Ma il suo ruolo in Cosa Nostra, secondo gli investigatori, va molto oltre la “semplice” appartenenza ai clan. Palazzolo è il depositario delle chiavi dei forzieri di Riina e Provenzano. Per conto dei capimafia corleonesi ha riciclato fortune immense. Ma potrebbe anche essere a conoscenza di quei perversi rapporti fra i padrini e personaggi delle istituzioni. D’altra parte per primo lui ha goduto di amicizie che contano tanto da starsene indisturbato in Sud Africa per decenni. Abitava in una lussuosa villa a Città del Capo.
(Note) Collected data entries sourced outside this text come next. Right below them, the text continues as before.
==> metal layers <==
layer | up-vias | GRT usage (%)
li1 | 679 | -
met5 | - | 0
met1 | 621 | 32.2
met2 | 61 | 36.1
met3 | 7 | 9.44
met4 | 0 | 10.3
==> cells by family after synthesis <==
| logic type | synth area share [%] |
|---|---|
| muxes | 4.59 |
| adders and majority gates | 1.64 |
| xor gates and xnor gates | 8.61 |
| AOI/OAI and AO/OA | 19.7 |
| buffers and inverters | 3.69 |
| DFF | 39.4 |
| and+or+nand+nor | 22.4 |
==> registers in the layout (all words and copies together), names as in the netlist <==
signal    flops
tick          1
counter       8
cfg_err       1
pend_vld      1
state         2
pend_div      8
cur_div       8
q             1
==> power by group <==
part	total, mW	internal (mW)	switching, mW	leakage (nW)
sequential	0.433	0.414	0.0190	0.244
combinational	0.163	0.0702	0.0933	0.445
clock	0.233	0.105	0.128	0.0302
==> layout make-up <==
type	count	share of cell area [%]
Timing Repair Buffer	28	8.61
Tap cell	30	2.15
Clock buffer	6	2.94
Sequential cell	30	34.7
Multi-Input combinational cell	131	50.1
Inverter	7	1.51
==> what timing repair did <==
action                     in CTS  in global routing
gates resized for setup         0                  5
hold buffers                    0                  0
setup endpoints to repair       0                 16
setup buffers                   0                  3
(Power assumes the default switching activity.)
`src/rtl/sync_fifo_pkg.sv`:
```
// Shared sizing helpers and parameter legality checks for the sync FIFO family.
package sync_fifo_pkg;

  function automatic int ptr_width(input int depth);
    return (depth > 1) ? $clog2(depth) : 1;
  endfunction

  // One extra bit so the count can represent DEPTH itself.
  function automatic int cnt_width(input int depth);
    return ptr_width(depth) + 1;
  endfunction

  function automatic bit is_pow2(input int v);
    return (v >= 2) && ((v & (v - 1)) == 0);
  endfunction

  function automatic bit thresholds_ok(input int depth, input int af, input int ae);
    return (af >= 1) && (af <= depth) && (ae >= 0) && (ae <= depth - 1);
  endfunction

endpackage

```
`src/rtl/sync_fifo_ram.sv`:
```
// WIDTH x DEPTH register array: one synchronous write port, one asynchronous read port.
module sync_fifo_ram
  import sync_fifo_pkg::*;
#(
  parameter int WIDTH = 8,
  parameter int DEPTH = 16
) (
  input  logic                          clk,
  input  logic                          we,
  input  logic [ptr_width(DEPTH)-1:0]   waddr,
  input  logic [WIDTH-1:0]              wdata,
  input  logic [ptr_width(DEPTH)-1:0]   raddr,
  output logic [WIDTH-1:0]              rdata
);

  logic [WIDTH-1:0] mem [DEPTH];

  // NOTE: storage is deliberately not reset; the count and pointers alone decide
  // which entries are meaningful, and leaving it unreset lets it map onto plain RAM.
  always_ff @(posedge clk) begin
    if (we) mem[waddr] <= wdata;
  end

  assign rdata = mem[raddr];

endmodule

```
`src/rtl/sync_fifo_flags.sv`:
```
// Single-clock FIFO with occupancy count, almost-full/empty thresholds,
// sticky overflow/underflow flags and selectable standard/FWFT read mode.
module sync_fifo_flags
  import sync_fifo_pkg::*;
#(
  parameter int WIDTH     = 8,
  parameter int DEPTH     = 16,
  parameter int AF_THRESH = DEPTH - 2,
  parameter int AE_THRESH = 2,
  parameter int FWFT      = 0
) (
  input  logic                        clk,
  input  logic                        rst,
  input  logic                        wr_en,
  input  logic [WIDTH-1:0]            wr_data,
  output logic                        full,
  output logic                        almost_full,
  output logic                        overflow,
  input  logic                        rd_en,
  output logic [WIDTH-1:0]            rd_data,
  output logic                        rd_valid,
  output logic                        empty,
  output logic                        almost_empty,
  output logic                        underflow,
  input  logic                        clr_err,
  output logic [cnt_width(DEPTH)-1:0] cnt
);

  localparam int PW = ptr_width(DEPTH);
  localparam int CW = cnt_width(DEPTH);

  localparam logic [CW-1:0] DEPTH_C = CW'(DEPTH);
  localparam logic [CW-1:0] AF_C    = CW'(AF_THRESH);
  localparam logic [CW-1:0] AE_C    = CW'(AE_THRESH);

  if (!is_pow2(DEPTH)) begin : g_bad_depth
    $error("sync_fifo_flags: DEPTH must be a power of two >= 2");
  end
  if (!thresholds_ok(DEPTH, AF_THRESH, AE_THRESH)) begin : g_bad_thresh
    $error("sync_fifo_flags: AF_THRESH must be 1..DEPTH and AE_THRESH 0..DEPTH-1");
  end

  logic [PW-1:0]    wr_ptr, rd_ptr;
  logic [WIDTH-1:0] ram_rdata;
  logic             wr_acc, rd_acc;

  assign full         = (cnt == DEPTH_C);
  assign empty        = (cnt == '0);
  assign almost_full  = (cnt >= AF_C);
  assign almost_empty = (cnt <= AE_C);

  // Both accepts look only at the pre-edge count, so a full FIFO refuses a
  // write even when a read frees a slot in the same cycle (and vice versa).
  assign wr_acc = wr_en & ~full;
  assign rd_acc = rd_en & ~empty;

  sync_fifo_ram #(
    .WIDTH (WIDTH),
    .DEPTH (DEPTH)
  ) u_ram (
    .clk   (clk),
    .we    (wr_acc),
    .waddr (wr_ptr),
    .wdata (wr_data),
    .raddr (rd_ptr),
    .rdata (ram_rdata)
  );

  // NOTE: sequential state uses non-blocking assignments so every register
  // samples pre-edge values regardless of statement order.
  always_ff @(posedge clk) begin
    if (rst) begin
      wr_ptr    <= '0;
      rd_ptr    <= '0;
      cnt       <= '0;
      overflow  <= 1'b0;
      underflow <= 1'b0;
    end else begin
      if (wr_acc) wr_ptr <= wr_ptr + PW'(1);
      if (rd_acc) rd_ptr <= rd_ptr + PW'(1);

      case ({wr_acc, rd_acc})
        2'b10:   cnt <= cnt + CW'(1);
        2'b01:   cnt <= cnt - CW'(1);
        default: cnt <= cnt;
      endcase

      // A fresh error in the clearing cycle wins so it is never lost.
      if (wr_en & full)  overflow <= 1'b1;
      else if (clr_err)  overflow <= 1'b0;

      if (rd_en & empty) underflow <= 1'b1;
      else if (clr_err)  underflow <= 1'b0;
    end
  end

  if (FWFT != 0) begin : g_fwft
    // Head word is presented as soon as it is stored; rd_en pops it.
    assign rd_data  = ram_rdata;
    assign rd_valid = ~empty;
  end else begin : g_std
    always_ff @(posedge clk) begin
      if (rst) begin
        rd_data  <= '0;
        rd_valid <= 1'b0;
      end else begin
        rd_valid <= rd_acc;
        if (rd_acc) rd_data <= ram_rdata;
      end
    end
  end

endmodule
```
`config.mk`:
```
export PLATFORM = sky130hd
export DESIGN_NAME = sync_fifo_flags
export DESIGN_NICKNAME = d
export VERILOG_FILES = /design/src/rtl/sync_fifo_pkg.sv /design/src/rtl/sync_fifo_ram.sv /design/src/rtl/sync_fifo_flags.sv
export SDC_FILE = /design/constraint.sdc
export NUM_CORES = 1
export LEC_CHECK = 0
export BUFFER_PORTS_ARGS = -buffer_cell sky130_fd_sc_hd__buf_2
export CAP_MARGIN = 25
export CORE_MARGIN = 1.5
export CORE_UTILIZATION = 60
export DETAILED_ROUTE_END_ITERATION = 8
export GPL_TIMING_DRIVEN = 0
export HOLD_SLACK_MARGIN = 0.03
export MAX_ROUTING_LAYER = met4
export PLACE_DENSITY_LB_ADDON = 0.05
export SLEW_MARGIN = 20
export SYNTH_ARGS = -nofsm -noshare
export SYNTH_HDL_FRONTEND = slang
export SYNTH_SLANG_ARGS = --single-unit
```
`constraint.sdc`:
```
create_clock -name clk -period 3.6 [get_ports clk]
set_input_delay 0.18 -clock clk [delete_from_list [all_inputs] [get_ports clk]]
set_output_delay 0.18 -clock clk [all_outputs]
set_load 0.02 [all_outputs]
```
## Word-level counts from Yosys, hierarchy flattened

Memory sizes are Yosys's and may differ from the RTL's. A register that Yosys moved wholly into a read port is not among the register bits.
Cells that the tools add are included.
W data, S select, Z words.

| storage, ports and cells | value |
|---|---|
| bits in registers | 16 |
| memory bits (writable) | 128 |
| input bits | 13 |
| memories kept | 1 |

| cells by class | value |
|---|---|
| add/subtract/negate cells | 4 |
| magnitude comparators | 2 |
| equality and inequality tests | 3 |
| mux-type cells | 6 |
| bitwise logic cells | 6 |
| reduce and logical (&&, ||, !) cells | 4 |

Memory list:

| name | depth | bits a word | rd ports | clocked after memory_dff | write ports | RTL line | RTL |
|---|---|---|---|---|---|---|---|
| u_ram.mem | 16 | 8 | 1 | 1 | 1 | sync_fifo_ram.sv:16 | `logic [WIDTH-1:0] mem [DEPTH];` |

Operators with widths:

| operator | count |
|---|---|
| $pmux W5 S2 | 1 |
| $add A4 B1 Y4 const B | 2 |
| $reduce_bool A2 Y1 | 3 |
| $add A5 B1 Y5 const B | 1 |
| $eq A5 B5 Y1 const B | 1 |
| $ge A5 B4 Y1 const B | 1 |
| $le A5 B2 Y1 const B | 1 |
| $logic_not A5 Y1 | 1 |
| $mux W1 | 5 |
| $sub A5 B1 Y5 const B | 1 |
| $and A1 B1 Y1 | 4 |
| $eq A2 B1 Y1 const B | 1 |
| $eq A2 B2 Y1 const B | 1 |
| $not A1 Y1 | 2 |

## Logic depth before layout (Yosys ltp)

Gate-level depths: netlist (run 1).

| depth | value |
|---|---|
| depth after elaboration | 5 |
| depth in mapped cells | 13 |
| mapped depth without buffers | 11 |

## Cells and area by module

Synthesis (run 1) repeated with hierarchy kept, for this count alone.

| unflattened totals | value |
|---|---|
| cells, all modules | 337 |
| area total of the unflattened synthesis | 6112.1 µm² |

Modules (own cells, without submodules):

| module | times used | cells an instance | area each (µm²) | seq. area each (µm²) |
|---|---|---|---|---|
| sync_fifo_ram | 1 | 221 | 4987.3 | 3843.7 |
| sync_fifo_flags | 1 | 116 | 1124.8 | 480.5 |

## Worst setup path after synthesis (run 1)

Ideal clock, no wire load.

| path | value |
|---|---|
| path type | reg-to-reg |
| start | register cnt[1] |
| end | register cnt[4] |
| library setup time | 123 ps |
| data arrival time | 2732 ps |
| path slack | 745 ps |
| cell stages (with the launch flop) | 14 |
| cell sequence | dfxtp_1 -> buf_2 -> nor4_4 -> a21oi_1 -> buf_2 -> ha_1 -> buf_2 -> xor2_1 -> ha_1 -> a21oi_1 -> nand2b_1 -> a21o_1 -> a21oi_1 -> mux2_1 |

| on the way | value |
|---|---|
| cells in the longest elaborated chain, start to end | 5 |

RTL lines:

| element | RTL line | RTL |
|---|---|---|
| from (decl) | sync_fifo_flags.sv:26 | `output logic [cnt_width(DEPTH)-1:0] cnt` |
| from (signal assigned) | sync_fifo_flags.sv:83 | `2'b10: cnt <= cnt + CW'(1);` |
| from (signal assigned) | sync_fifo_flags.sv:84 | `2'b01: cnt <= cnt - CW'(1);` |
| from (signal assigned) | sync_fifo_flags.sv:85 | `default: cnt <= cnt;` |
| $logic_not A5 Y1 * | sync_fifo_flags.sv:48 | `assign empty = (cnt == '0);` |
| $not A1 Y1 * | sync_fifo_flags.sv:55 | `assign rd_acc = rd_en & ~empty;` |
| $and A1 B1 Y1 * | sync_fifo_flags.sv:55 |  |
| via rd_acc | sync_fifo_flags.sv:45 | `logic wr_acc, rd_acc;` |
| $eq A2 B1 Y1 or $eq A2 B2 Y1 (tied branches) | sync_fifo_flags.sv:82 | `case ({wr_acc, rd_acc})` |
| $pmux W5 S2 or $reduce_bool A2 Y1 (tied branches) | -- |  |

The timed path passes the listed nets; every way through them passes the cells marked *.
A chain may end at the register's enable or synchronous reset.

## Worst setup path after layout (run 1)

Ends and elaborated chain as after synthesis.

==> results of run 1 <==
==> logic make-up (layout without fill, tap and decap cells) <==
family,count (synthesis),after routing,synth area share (%)
XOR/XNOR,9,9,1.27
buffers and inverters,30,98,2.93
AND/OR/NAND/NOR,83,83,6.91
adder cells (fa/ha/maj),9,9,1.82
flip-flops,152,152,69.8
multiplexers,67,67,10.9
AO/OA/AOI/OAI,58,58,6.38
==> critical path: cells and delay by family, from the launching register on <==
family                   cells  cell delay (ns)
AO/OA/AOI/OAI                4             0.72
buffers and inverters        3             0.60
AND/OR/NAND/NOR              2             0.47
adder cells (fa/ha/maj)      2             0.44
multiplexers                 1             0.35
flip-flops                   1             0.30
XOR/XNOR                     1             0.15
==> worst max path at each step <==
stage | startpoint | endpoint
after floorplan | cnt[1] | cnt[4]
after global placement | cnt[1] | cnt[4]
after detailed placement | cnt[1] | cnt[4]
after CTS | cnt[1] | cnt[4]
final | cnt[1] | cnt[4]
after global routing | cnt[1] | cnt[4]
==> power by group through the flow <==
stage                     sequential, mW  combinational (mW)  clock, mW
final                               2.12                1.12       1.62
after global routing                2.13                1.22       1.70
after CTS                           2.12                1.12       1.63
after detailed placement            2.15                1.11          0
after global placement              2.15                1.08          0
after floorplan                     2.24               0.689          0
==> synth_stat cells, types with 6 or more instances <==
cell type | instances | share of area [%]
mux2i_1 | 66 | 11
nand2_1 | 11 | 0.67
xor2_1 | 7 | 0.99
nor4_1 | 7 | 0.71
a21oi_1 | 6 | 0.48
a211oi_1 | 6 | 0.73
nor2_1 | 38 | 2.3
buf_6 | 7 | 1.3
ha_1 | 9 | 1.8
o22ai_1 | 33 | 3.3
buf_2 | 10 | 0.81
dfxtp_1 | 24 | 7.8
edfxtp_1 | 128 | 62
==> through the flow <==
stage,hold slack [ns],util (%),worst slack (ns)
2_1_floorplan,0.279,-,0.745
3_3_place_gp,0.427,65.7,0.558
3_5_place_dp,0.452,65.9,0.489
4_1_cts,0.0373,71.7,0.474
5_1_grt,0.0476,71.7,0.225
6_report,0.0518,71.7,0.448
==> layer usage <==
| metal | wire length, um | up-vias | track usage (%) |
|---|---|---|---|
| met5 | 0 | - | - |
| met3 | 732 | 12 | 5.74 |
| met4 | 177 | 0 | 7.93 |
| li1 | - | 1681 | - |
| met2 | 6100 | 128 | 39.1 |
| met1 | 5500 | 1778 | 32.8 |
==> cell usage in the layout, fill, tap and decap left out, types with 2 or more instances in the layout <==
cell type,n
dfxtp_1,24
clkbuf_16,16
edfxtp_1,128
nor4_1,7
nand2b_1,5
a22oi_1,3
ha_1,9
nand3_1,2
nand2_1,11
buf_2,43
buf_6,7
a21o_1,2
a21oi_1,6
nor3_2,2
nand4_1,2
mux2i_1,66
nor2_1,38
and2_1,2
o22ai_1,33
o21ai_0,2
nor3_1,3
bufinv_16,2
nand3b_1,3
clkbuf_1,10
xnor2_1,2
nor4_2,2
dlygate4sd3_1,3
clkinv_2,3
a211oi_1,6
inv_1,5
clkinvlp_4,4
xor2_1,7
a211oi_2,2
==> flip-flops by register name, indices dropped and copies added, names as in the netlist <==
signal / count
overflow: 1
rd_data: 8
rd_ptr: 4
rd_valid: 1
u_ram.mem: 128
wr_ptr: 4
underflow: 1
cnt: 5
==> area by class of cell <==
class | instances | area, um^2
fillers | 649 | 2800
repair buffers | 36 | 195
flip-flops and latches | 152 | 4320
clock inverters | 10 | 109
inverters | 6 | 22.5
clock buffers | 22 | 433
multi-input cells | 226 | 1700
well taps | 133 | 166
plain buffers | 24 | 159
==> results by group, run 1 <==
Run status
  • Status: finished, final reports clean

Synthesis
  • Warnings, synthesis: 0
  • Seq cells post-synth: 152
  • EDFF count, synth: 128
  • Post-Syn Area per Cell: around 15 um^2
  • Post-Syn Area: 6190 um^2
  • Syn nets: between 400 and 500
  • Unique masters post-synth: just over 40
  • Post-Synthesis Cells: around 400
  • Seq/Total Area, Yosys: between 60% and 70%
  • Main synth FF type: edfxtp_1
  • Async SR Flop Fraction: 0%

Clocking
  • # clock sinks: 152
  • TritonCTS Buffers: 17
  • Worst-path clk slew: 0.06 ns
  • CTS H-tree depth: 4
  • Hold Buf Count CTS: 3
  • CTS Root Cell: clkbuf_8
  • Post-cts resize count: 0
  • Setup bufs post-CTS: 0
  • Clock Tree Buf Depth: 2
  • Worst-Skew Late Latency: 0.52 ns
  • TritonCTS clock tree: done

STA
  • RSZ-0062 raised after global routing: no
  • Final period util: 87.5%
  • Slew Limit Fails: 0
  • Worst Skew: around 0.014 ns
  • Least-Margin Pin Slew: 0.838 ns
  • Final Hold Viols: 0
  • Period minus WS final: 3.15 ns
  • Final setup viols: 0
  • Final TNS setup: 0 ns
  • Relative slew slack: 43.9%
  • F_max: ~320 MHz

Power and ir drop
  • Max VDD drop: 0.000383 V
  • Comb pwr share: 23.1%
  • Sw Ratio: 29.2%
  • Psw: between 1 and 1.5 mW
  • Static Leak: 2.37 nW
  • PD cells: just under 700 nW/um^2
  • Sequential share of power: 43.6%
  • Pint: between 3 and 4 mW
  • Clock network power share: 33.3%
  • Final total power: just under 5 mW

Cells and area
  • Finished Layout Cells: ~600
  • N_diodes: 0
  • Fin nets: ~490
  • Synthesis-to-layout area growth: 14.8%
  • Post-route cell area: about 7000 um^2
  • Layout cells sized above 1: 18.5%

Floorplanning
  • Starting Density: 62.5%
  • IO Count: 33
  • Std-Cell Rows: 36
  • Die width: 105 um
  • Core ar.: approximately 9900 um^2
  • Die H: 105 um
  • Die area: about 11000 um^2

Setup path
  • Nature of the critical path endpoint: flop
  • Reg2Reg Setup Slack: 0.45 ns
  • Worst EP required: 4.00 ns
  • Worst reg2reg startpoint: cnt[1]
  • Critical path cell sequence: buf_2 > nor4_4 > a21oi_1 > buf_2 > ha_1 > buf_2 > xor2_1 > ha_1 > a21oi_1 > nand2b_1 > a21o_1 > a21oi_1 > mux2_1
  • Worst setup SP type: flop
  • Reg2Reg Depth: 13
  • CP Max Fanout: 11
  • CP Data Arrival Time: 3.55 ns
  • Critical Path Max Stage Delay: 0.39 ns
  • CP max-delay cell: nor4_4
  • Setup CP Type: reg -> reg
  • Reg2reg end: cnt[4]

GRT
  • Largest net degree at the start of global routing: 17
  • Vias in the first global route: 3493
  • Initial antenna violation count: 0
  • Grt total ovfl: 0
  • First-pass GRT wire length: 19200 um
  • Total global routing track utilization: 25.0%

Detailed routing
  • Antenna viol nets, final: 0
  • Detailed Route WL: 12500 um
  • Drt pass-1 iters: 5
  • Drt drc: 0
  • Vias/cell: 5.91
  • 1st-iter DRT viols: 277
  • Via count: 3599
  • Wire per inst: 20.5 um

Placement
  • Port bufs: 31
  • GP Congestion: approximately 0.86
  • Area after DPL: 6530 um^2
  • Hpwl dp: 8210 um
  • Placed Instances: 574

Hold path
  • HP Start: wr_data[6]
  • WHS Endpoint: u_ram.mem[3][6]
  • Worst Hold Path Cells: 1
  • Hold WC Path Type: in -> reg

Run
  • Max-cap viol count: 0
Power figures use the tool's default switching activity.
==> inputs of run 2 (changes only) <==
ABC_AREA = 1   (was unset)
CTS_BUF_LIST = sky130_fd_sc_hd__clkbuf_4 sky130_fd_sc_hd__clkbuf_8   (was unset)
==> run 2 against run 1 <==
  * Flip-flop and latch count stayed put
  * Register-to-register slack better by 0.64 ns
  * Combinational power grew 49%
  * Non-clock buffer count grew 3
  * Final area is 5.6% higher
  * Sequential power about the same
  * Synthesized cell count rose by 69%
  * Clock power decreased by 9%
  * Largest cell class unchanged
  * Worst setup slack gained 0.64 ns
  * Maximum frequency grew 26%
  * Total power rose by 8.4%
  * Final cell count rose by 47%
==> results by group, run 2 <==
Run status
  • Status: finished, final reports clean

Setup path
  • Worst setup SP type: flop
  • Setup CP Type: reg -> reg
  • CP Max Fanout: 11
  • CP Data Arrival Time: around 2.9 ns
  • Reg2Reg Setup Slack: roughly 1.1 ns
  • Nature of the critical path endpoint: flop
  • Reg2Reg Depth: 16
  • Reg2reg end: cnt[4]
  • Worst EP required: between 3 and 4 ns
  • Worst reg2reg startpoint: cnt[1]

Clocking
  • Worst-Skew Late Latency: 0.45 ns
  • TritonCTS Buffers: 17
  • Hold Buf Count CTS: 3
  • Worst-path clk slew: 0.08 ns
  • CTS H-tree depth: 4
  • Post-cts resize count: 0
  • CTS Root Cell: clkbuf_8
  • Clock Tree Buf Depth: 2
  • TritonCTS clock tree: done
  • # clock sinks: 152
  • Setup bufs post-CTS: 0

Cells and area
  • Fillers: 832
  • Commonest non-fill, non-tap cell in the layout: nand2_1
  • Fin nets: 766
  • Largest registers: u_ram.mem x128, rd_data x8, cnt x5
  • Layout cells sized above 1: around an eighth
  • N_diodes: 0
  • Commonest non-fill, non-tap cells in the layout: 239 x nand2_1, 128 x edfxtp_1, 96 x nand3_1, 93 x inv_1, 47 x buf_2
  • Storage element area: 4320 um^2
  • Max FFs per register: 128
  • Largest Register: u_ram.mem
  • Final design utilization: 69.2%
  • Synthesis-to-layout area growth: 12.3%
  • Multi-input logic area: about 1800 um^2

Synthesis
  • Commonest cells post-synth: 239 x nand2_1, 128 x edfxtp_1, 96 x nand3_1
  • Compound-Gate Fraction of Synth Area: 1.63%
  • Simple-gate share of the synthesized area: about a quarter
  • Unique masters post-synth: 28
  • Post-synthesis mux area share: 0%
  • Syn nets: 712
  • Seq/Total Area, Yosys: about two thirds
  • Most common cell in the synthesized netlist: nand2_1
  • Largest family of logic cells by synthesized area: simple AND/OR/NAND/NOR gates
  • XOR/XNOR Fraction of Synth Area: 0.655%
  • Adder-cell area share of the yosys netlist: 1.69%
  • Yosys top cell by area: edfxtp_1
  • Yosys top cell area share: between 50 and 60%
  • Post-Syn Area per Cell: 9.68 um^2
  • EDFF count, synth: 128
  • Seq cells post-synth: 152
  • Warnings, synthesis: 0
  • Post-Syn Area: 6680 um^2
  • Async SR Flop Fraction: 0%
  • Synth area leaders: edfxtp_1 58%, nand2_1 13%, dfxtp_1 7.2%, nand3_1 7.2%, inv_1 5.2%
  • Post-Synthesis Cells: between 600 and 700
  • Main synth FF type: edfxtp_1

STA
  • Slew Limit Fails: 0
  • RSZ-0062 raised after global routing: no
  • Worst Skew: 0.0112 ns
  • Period minus WS final: 2.51 ns
  • Final TNS setup: 0 ns
  • Final setup viols: 0
  • Least-Margin Pin Slew: 0.900 ns
  • F_max: about 400 MHz
  • Final period util: 69.6%
  • Relative slew slack: 39.8%
  • Final Hold Viols: 0

Power and ir drop
  • Final total power: 5.26 mW
  • Max VDD drop: 0.000373 V
  • Static Leak: 3.28 nW
  • PD cells: 701 nW/um^2

Detailed routing
  • Antenna viol nets, final: 0
  • Vias/cell: 5.29
  • Detailed Route WL: ~15000 um
  • 1st-iter DRT viols: 381
  • Drt pass-1 iters: 6
  • Via count: 4749
  • Wire per inst: 16.8 um
  • Drt drc: 0

GRT
  • Total global routing track utilization: 28.4%
  • Vias in the first global route: 4736
  • Initial antenna violation count: 0
  • Grt total ovfl: 0
  • Largest net degree at the start of global routing: 17
  • First-pass GRT wire length: about 23000 um

Hold path
  • Hold WC Path Type: in -> reg
  • Worst Hold Path Cells: 4
  • WHS Endpoint: rd_data[7]
  • HP Start: rst

Run
  • Max-cap viol count: 0

Floorplanning
  • Die width: 109 um
  • Die area: around 12000 um^2
  • Std-Cell Rows: 38
  • Die H: 109 um
  • Core ar.: about 11000 um^2
  • IO Count: 33
  • Starting Density: between 60% and 70%

Placement
  • GP Congestion: 0.996
  • Hpwl dp: 10200 um
  • Port bufs: 32
run 2: changes by cell type after synthesis, sizes merged, moves of 4 or more:
cell,before,now
nand2,11,242
nand3,2,96
inv,6,96
mux2i,66,0
o22ai,34,0
nor4,10,0
a211oi,8,2
a21oi,6,12
buf,19,24
nand2b,5,0
nor3,5,1
run 2: how the worst max path moves through the flow:
| stage | startpoint | to |
|---|---|---|
| after floorplan | cnt[0] | cnt[4] |
| after global placement | cnt[0] | cnt[4] |
| after detailed placement | cnt[1] | cnt[4] |
| after CTS | cnt[1] | cnt[4] |
| after global routing | cnt[0] | cnt[4] |
| final | cnt[1] | cnt[4] |
run 2: logic make-up (layout without fill, tap and decap cells):
| group | count (synthesis) | count (layout) |
|---|---|---|
| AOI/OAI and AO/OA | 19 | 19 |
| and+or+nand+nor | 379 | 379 |
| adders and majority gates | 9 | 9 |
| xor gates and xnor gates | 5 | 5 |
| DFF | 152 | 152 |
| buffers and inverters | 126 | 193 |
run 2: area by class of cell:
type                            instances  share of cell area, %
Clock buffer                           20                   3.42
Buffer                                 28                   2.05
Multi-Input combinational cell        412                   24.5
Clock inverter                         12                   2.65
Sequential cell                       152                   57.6
Inverter                               98                   4.90
Tap cell                              140                   2.33
Timing Repair Buffer                   35                   2.54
Infine l’arresto in Thailandia dove era arrivato chissà per quali affari. Nei mesi scorsi Palazzolo aveva mostrato segnali di apertura ad una possibile collaborazione nel corso di alcuni incontri in carcere con il pubblico ministero Gaetano Paci. Poi, però, aveva chiesto la revisione del suo processo. Richiesta inaccettabile. E il percorso, reale o presunto, si è frenato sul nascere. Adesso Palazzolo rischia il 41 bis. Il carcere duro riservato ai boss più pericolosi. Un cambiamento radicale di prospettiva per uno come lui abituato al lusso.